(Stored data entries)
Content starts

This design comes from an exercise in tuning for small area and a short achievable clock period on the open sky130 flow, not from production work. Only simulation tests tie the RTL to the original design; equivalence was not proved. Power figures rest on the tool's default switching activity, not on a simulated workload.

run A:
Design lru_replace_ctrl, start of the top module:
module lru_replace_ctrl #(
    parameter int WAYS  = lru_pkg::WAYS,
    parameter int IDX_W = lru_pkg::IDX_W
) (
    input  logic             clk,
    input  logic             rst,
    input  logic             i_req_valid,
    output logic             o_req_ready,
    input  logic [IDX_W-1:0] i_req_addr_7,
    input  logic [WAYS-1:0]  i_req_match_8,
    output logic [IDX_W-1:0] o_lru_addr_7,
    output logic [WAYS-1:0]  o_lru_hit_way_8,
    output logic             o_lru_hit_sig,
    output logic             o_lru_update,
    input  logic [WAYS-1:0]  i_lru_flag_8,
    output logic             o_refill_valid,
    output logic [WAYS-1:0]  o_refill_way_8,
    output logic [IDX_W-1:0] o_refill_addr_7,
    input  logic             i_refill_done,
    output logic             o_resp_valid,
    output logic             o_resp_hit,
    output logic [WAYS-1:0]  o_resp_way_8,
    input  logic             i_resp_ready,
    output logic             o_multi_hit_err
);
Size: ~1500 cells after synthesis, ~550 flip-flops, about 73 I/O pins, roughly 18000 µm² of cells after synthesis.
make LEC_CHECK=0 CAP_MARGIN=20 CORE_MARGIN=2 CORE_UTILIZATION=35 SETUP_SLACK_MARGIN=0.5 SLEW_MARGIN=20 finish   # period 8.0 ns
run.sh (not shown) runs the stock make flow with config.mk's settings and CLKGATE_MAP_FILE= SYNTH_SCRIPT=/design/flow/synth_recipe.tcl, a recipe that flattens the netlist after the stock synthesis.
Run A | status: complete | timing, DRC, antenna: pass
The following lists how run B was set up differently from run A:
Settings: SETUP_SLACK_MARGIN: 0.5 -> 4.
==> summary.txt <==
- Run B: no failed stages, no open violations at the end
- When run B is measured against run A, its final design area excluding fillers turns out 470 µm² higher.
- Going from run A to run B, worst setup slack increased 0.96 ns, clock transition at the registers of the reported paths essentially unchanged, minimum period implied by the final worst setup slack down 0.96 ns, power saw an increase.
- Status: hold slack parity (run A, run B)
- Against run A, run B comes in 0.94 points higher on utilization after layout.
- Comparing achievable clock frequency for run A and run B, the bigger number came from run B.


== build 79 ==
Another version of the RTL of lru_replace_ctrl (not shown whole).
Size: roughly 500 flip-flops, ~73 I/O pins, roughly 0.016 mm² of cells after synthesis.
==> flow/config.mk <==
export PLATFORM = sky130hd
export DESIGN_NAME = lru_replace_ctrl
export DESIGN_NICKNAME = lru_replace_ctrl
export VERILOG_FILES = /design/flow/design.v
export SDC_FILE = /design/flow/constraint.sdc
export NUM_CORES = 4
export LEC_CHECK = 0
export ABC_AREA = 1
export CAP_MARGIN = 20
export CORE_MARGIN = 2
export CORE_UTILIZATION = 55
export CTS_CLUSTER_DIAMETER = 100
export CTS_CLUSTER_SIZE = 28
export SETUP_SLACK_MARGIN = 4.6
export SLEW_MARGIN = 20
==> flow/constraint.sdc <==
create_clock -name core_clock -period 8.0 [get_ports {clk}]
set_input_delay 1.6000 -clock core_clock [delete_from_list [all_inputs] [get_ports {clk}]]
set_output_delay 1.6000 -clock core_clock [all_outputs]
set_load 0.01 [all_outputs]
standard.sh (not shown) runs the stock make flow with config.mk's settings and CLKGATE_MAP_FILE= SYNTH_SCRIPT=/design/flow/synth_recipe.tcl, a recipe that flattens the netlist after the stock synthesis.
==> flow/flow/run.sh <==
#!/bin/bash
# The standard layout (standard.sh, its synthesis script included) with
# three changes:
#  - ABC maps the logic with flow/abc_area.script (ABC_AREA is 1), an
#    area-recovering mapping, in place of ORFS's abc_area.script; the flow
#    scripts are otherwise ORFS's own, copied unchanged;
#  - the port buffers are plain buffers;
#  - timing repair may change a cell's footprint when it resizes it.
set -e
rm -rf scripts_abc
cp -r "$FLOW_HOME/scripts" scripts_abc
cp flow/abc_area.script scripts_abc/abc_area.script
bash standard.sh SCRIPTS_DIR="$PWD/scripts_abc" MATCH_CELL_FOOTPRINT=0 \
    "BUFFER_PORTS_ARGS=-buffer_cell sky130_fd_sc_hd__buf_1" finish > standard.log 2>&1
==> flow/flow/abc_area.script <==
&get -n
&st
&dch
&nf -R 1000
&put
topo
stime -c
buffer -c
upsize -c
dnsize -c
For build 12, these inputs were changed with respect to build 79:
- swapping 28 for 30 in CTS_CLUSTER_SIZE
- swapping 55 for 35 in CORE_UTILIZATION
--- a/flow/flow/run.sh
+++ b/flow/flow/run.sh
@@ -14 +14 @@
-    "BUFFER_PORTS_ARGS=-buffer_cell sky130_fd_sc_hd__buf_1" finish > standard.log 2>&1
+    "BUFFER_PORTS_ARGS=-buffer_cell sky130_fd_sc_hd__buf_2" finish > standard.log 2>&1
Results
Build 12 | stages: all done | timing, DRC, antenna: all pass. Build 12 vs. build 79: via total after detailed routing dropped 182; clock buffer count from CTS dropped 1; maximum frequency barely changed; number of fill cells climbed 1,912; cell-internal power barely changed. Final weighted congestion in routability-driven placement in build 12 is 0.020 higher than in build 79.
### build 12 -> build 6
- changing CTS_CLUSTER_SIZE from 30 to 28
- changing CORE_UTILIZATION from 35 to 55
==> summary.txt <==
Taking build 12 as the reference, in build 6 sum of met2 wire segment lengths after detailed routing +5.3%; final design instance area without fill saw a decrease; synthesized area saw little to no change; full die area dropped about 36%; proportion of cell area spent on the clock network closely matched the old numbers.
In build 6 relative to build 12, first-pass GRT wire length had gone down slightly.
Count of placed standard cells in the final layout, fillers left out sits lower in build 6 than in build 12.
Against build 12, build 6 comes in 23 ps lower on shortest clock period the worst path allows after layout.
Compared to build 12, the routing of build 6 uses more wire.
Looking at global routing usage on met1, build 6 sits 16 points above build 12.
In build 6, the fraction of area in registers came out 0.59 points above the value in build 12.
Inputs modified between build 6 and build 38:
- changing CORE_UTILIZATION from 55 to 65
==> comparison <==
Delta (build 38 minus build 6): fmax down 0.68%, utilization picked up an extra 11 points. In the final design statistics, build 38 uses fewer standard cells in total than build 6. Build 38 has less setup slack than build 6. Against build 6, overall power in build 38 came out worse. Build 6 and build 38 ended up with nearly the same total non-filler cell area in the finished layout.
> inputs changed (build 38 -> build 31)
- changing SETUP_SLACK_MARGIN from 4.6 to 4.5
- changing CORE_UTILIZATION from 65 to 35
Of the two values seen for top layer reached by signal wires, met5 was produced by build 31 and met4 by build 38. Build 31 ran to completion and came out clean on the timing, design-rule and antenna checks. In build 31, clock-buffer cell count is lower than in build 38. Fraction of area in non-clock buffers: build 31 < build 38. [compare] base=build 38 new=build 31: hold slack fell 4.8 ps; power moved down.


Another version of the RTL of lru_replace_ctrl (not shown whole).
Size: about 73 I/O pins.
export LEC_CHECK = 0
export ABC_AREA = 1
export CAP_MARGIN = 20
export CORE_MARGIN = 2
export CORE_UTILIZATION = 35
export CTS_CLUSTER_DIAMETER = 100
export CTS_CLUSTER_SIZE = 30
export SETUP_SLACK_MARGIN = 4.5
export SLEW_MARGIN = 20
create_clock -name core_clock -period 8.0 [get_ports {clk}]
==> flow/flow/run.sh <==
#!/bin/bash
# The standard layout (standard.sh, its synthesis script included) with
# three changes:
#  - ABC maps the logic with flow/abc_area.script (ABC_AREA is 1), an
#    area-recovering mapping, in place of ORFS's abc_area.script; the flow
#    scripts are otherwise ORFS's own, copied unchanged;
#  - the port buffers are plain buffers;
#  - timing repair may change a cell's footprint when it resizes it.
set -e
rm -rf scripts_abc
cp -r "$FLOW_HOME/scripts" scripts_abc
cp flow/abc_area.script scripts_abc/abc_area.script
bash standard.sh SCRIPTS_DIR="$PWD/scripts_abc" MATCH_CELL_FOOTPRINT=0 \
    "BUFFER_PORTS_ARGS=-buffer_cell sky130_fd_sc_hd__buf_2" finish > standard.log 2>&1
Scripts as last shown in full above: flow/flow/abc_area.script
The baseline finished clean.
Next try:
--- a/flow/config.mk
+++ b/flow/config.mk
@@ -12,4 +12,4 @@
 export CTS_CLUSTER_DIAMETER = 100
 export CTS_CLUSTER_SIZE = 30
-export SETUP_SLACK_MARGIN = 4.5
+export SETUP_SLACK_MARGIN = 4.6
 export SLEW_MARGIN = 20
After rerunning: Synthesized area is unchanged. Maximum frequency is lower by about 1.4%. Register-to-register slack improves by 40 ps. Worst setup slack degrades by 50 ps. Design area is higher by 0.59%.
Next try:
--- a/flow/config.mk
+++ b/flow/config.mk
@@ -9,7 +9,7 @@
 export CAP_MARGIN = 20
 export CORE_MARGIN = 2
-export CORE_UTILIZATION = 35
+export CORE_UTILIZATION = 55
 export CTS_CLUSTER_DIAMETER = 100
-export CTS_CLUSTER_SIZE = 30
-export SETUP_SLACK_MARGIN = 4.6
+export CTS_CLUSTER_SIZE = 28
+export SETUP_SLACK_MARGIN = 4.5
 export SLEW_MARGIN = 20
Setup slack improved by 61 ps.
Sequential share of layout area rises by 1.1 points.
Combinational power is about the same.
Final cell count falls by 10%.
Via count is about the same.
Global-route usage rises by 9.9 points.
Register-to-register slack stays flat.
Hold slack got worse by 11 ps.
Final area falls by 1.9%.
Next try:
==> flow/flow/abc_area.script (replaced) <==
&get -n
&st
&dch
&nf -R 1000
&put
--- a/flow/config.mk
+++ b/flow/config.mk
@@ -9,7 +9,7 @@
 export CAP_MARGIN = 20
 export CORE_MARGIN = 2
-export CORE_UTILIZATION = 55
+export CORE_UTILIZATION = 35
 export CTS_CLUSTER_DIAMETER = 100
-export CTS_CLUSTER_SIZE = 28
-export SETUP_SLACK_MARGIN = 4.5
+export CTS_CLUSTER_SIZE = 30
+export SETUP_SLACK_MARGIN = 4.6
 export SLEW_MARGIN = 20
Effect: Design area went up by 1.1%; total power shrinks by 0.36%; clock-buffer cell count is unchanged; worst setup slack got worse by 7.4 ps; cell count increases by 11%; worst hold slack improves by 7.6 ps; global-route usage decreases by 9.2 points; via count goes up by about 1.3%; clock power stays flat; maximum frequency stays flat; area after synthesis drops by about 3.3%.


Setup of oak:
Another version of the RTL of lru_replace_ctrl (not shown whole).
Size: about 1400 cells after synthesis, ~490 flip-flops, ~73 I/O pins, about 16000 um^2 of cells after synthesis.
==> flow/config.mk <==
export PLATFORM = sky130hd
export DESIGN_NAME = lru_replace_ctrl
export DESIGN_NICKNAME = lru_replace_ctrl
export VERILOG_FILES = /design/flow/design.v
export SDC_FILE = /design/flow/constraint.sdc
export NUM_CORES = 4
export LEC_CHECK = 0
export CAP_MARGIN = 20
export CORE_MARGIN = 2
export CORE_UTILIZATION = 35
export CTS_CLUSTER_DIAMETER = 100
export CTS_CLUSTER_SIZE = 30
export SETUP_SLACK_MARGIN = 4.5
export SLEW_MARGIN = 20
==> flow/constraint.sdc <==
create_clock -name core_clock -period 8.0 [get_ports {clk}]
set_input_delay 1.6000 -clock core_clock [delete_from_list [all_inputs] [get_ports {clk}]]
set_output_delay 1.6000 -clock core_clock [all_outputs]
set_load 0.01 [all_outputs]
==> flow/flow/run.sh <==
#!/bin/bash
# The standard layout (the standard.sh, standard synthesis included),
# with the port buffers made of plain buffers and timing repair allowed to
# change a cell's footprint when it resizes it.
bash standard.sh MATCH_CELL_FOOTPRINT=0 "BUFFER_PORTS_ARGS=-buffer_cell sky130_fd_sc_hd__buf_2" finish > standard.log 2>&1
--- input diff oak..pine ---
Settings: SETUP_SLACK_MARGIN changed from 4.5 to 5.0.
Global-route wire length before repair: pine > oak. [pine vs oak] final cell count: higher in pine. Max detailed-routed wire length on met3 across oak and pine: pine. Final total power delta for pine relative to oak: 3.8% higher. Proportion of total power due to net switching in pine is 0.81 points higher than in oak. As far as clock transition at the registers of the reported paths is concerned, pine and oak perform about the same. Of oak and pine, the higher fraction of standard cell area that is sequential belongs to oak. When pine is set beside oak, its post-place setup slack turns out to be 0.015 ns smaller. On vertical die dimension, oak and pine are basically level. [compare] base=oak new=pine: wire length went up by 6500 um; clock share of power went down by 0.6 points.
For birch, these inputs were changed with respect to pine:
Settings: SETUP_SLACK_MARGIN now 4, was 5.0.
### Flow results
Shortest clock period the worst path allows after layout delta for birch relative to pine: 0.012 ns higher
Total power divided by cell area: birch vs pine up 4.7%
Clock-cell share of area for birch: 0.29 points up relative to pine
pine → birch: total number of multi-input combinational cells now smaller; total stage count of the critical path comparable; clock skew now smaller; number of buffers outside the clock class in the layout now smaller; post-synthesis cell type count comparable.
For maple, these inputs were changed with respect to birch:
Settings: CTS_CLUSTER_SIZE changed from 30 to 25.
==> flow/run.sh (new file) <==
#!/bin/bash
# synth_recipe.tcl (not shown) runs the flow's synth.tcl, then flattens the netlist and writes it again
# the make line also repeats each setting of config.mk as NAME=value (left out here)
make -C /OpenROAD-flow-scripts/flow DESIGN_CONFIG=/design/flow/config.mk WORK_HOME=/design/flow/orfs CLKGATE_MAP_FILE= SYNTH_SCRIPT=/design/flow/synth_recipe.tcl finish
removed: flow/flow/run.sh
removed: flow/standard.sh
Notes after the runs:
maple vs birch — wire length of the first global-routing pass climbed by a few percent
Sequential group share of total power for maple: 2.5 points down relative to birch
Looking at register-to-register slack across both flows, maple is the weaker of the two, with birch ahead.
Comparing birch and maple, the lower final layout net count is on birch.
Delta(layout overhead on the synthesized area, maple - birch) > 0
The lower final wirelength of birch and maple is in birch.
maple — total chip power about 5% higher, birch as reference
maple vs. birch: buffering overhead went up 3.5 points, fraction of power spent switching nets saw little to no change, final cell area excluding filler cells has increased.

-- separate check: timing with driven ports --
In the flow no input, the clock included, has a driving cell. The finished layouts below were timed again as built, in two steps. Step 1, drivers: a clkbuf_16 drives clk and a buf_2 each remaining input, both assumed. Step 2 times the ports against the registers' clock, not the clock port: input delays grow and output delays shrink by t, the midpoint of the rising clock arrivals with the driver on. a / b / c = ideal ports / drivers / drivers and shift; a / b = the first two.
run | shift t [ns] | setup slack, ns | clock arrival spread, ns | worst slew at a driven data input, ns
run A | 0.649 | 3.053 / 2.996 / 2.471 | 0.022 / 0.023 | 0.05
run B | 0.657 | 4.009 / 4.004 / 3.378 | 0.019 / 0.019 | 0.05
build 79 | 0.601 | 4.508 / 4.474 / 4.086 | 0.019 / 0.019 | 0.07
build 12 | 0.581 | 4.507 / 4.458 / 4.125 | 0.027 / 0.027 | 0.04
build 6 | 0.608 | 4.530 / 4.496 / 4.064 | 0.026 / 0.026 | 0.06
build 38 | 0.585 | 4.506 / 4.464 / 4.028 | 0.017 / 0.017 | 0.07
build 31 | 0.588 | 4.467 / 4.418 / 3.996 | 0.026 / 0.026 | 0.04
the first run of note 3 | 0.589 | 4.453 / 4.401 / 4.094 | 0.032 / 0.032 | 0.04
the second run of note 3 | 0.595 | 4.403 / 4.349 / 4.141 | 0.016 / 0.016 | 0.04
the third run of note 3 | 0.592 | 4.464 / 4.413 / 4.042 | 0.030 / 0.030 | 0.04
the fourth run of note 3 | 0.585 | 4.456 / 4.408 / 4.099 | 0.026 / 0.026 | 0.04
oak | 0.592 | 3.817 / 3.763 / 4.012 | 0.020 / 0.020 | 0.04
pine | 0.606 | 3.896 / 3.845 / 4.348 | 0.037 / 0.038 | 0.13
birch | 0.603 | 3.885 / 3.835 / 3.658 | 0.024 / 0.024 | 0.06
maple | 0.599 | 3.866 / 3.816 / 3.679 | 0.027 / 0.027 | 0.07
After both steps every run listed still meets setup and hold. The setup slack of run B, which loses most, moves by -0.005 ns with the drivers and by -0.631 ns with both steps.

Content ends

WHAT TO PRODUCE
Only one stretch of the data above is needed. Restate it word for word, from the line containing "the fourth run" through the line containing "maple | 0.599", both ends included.

SOLUTION TO THE EXERCISE
the fourth run of note 3 | 0.585 | 4.456 / 4.408 / 4.099 | 0.026 / 0.026 | 0.04
oak | 0.592 | 3.817 / 3.763 / 4.012 | 0.020 / 0.020 | 0.04
pine | 0.606 | 3.896 / 3.845 / 4.348 | 0.037 / 0.038 | 0.13
birch | 0.603 | 3.885 / 3.835 / 3.658 | 0.024 / 0.024 | 0.06
maple | 0.599 | 3.866 / 3.816 / 3.679 | 0.027 / 0.027 | 0.07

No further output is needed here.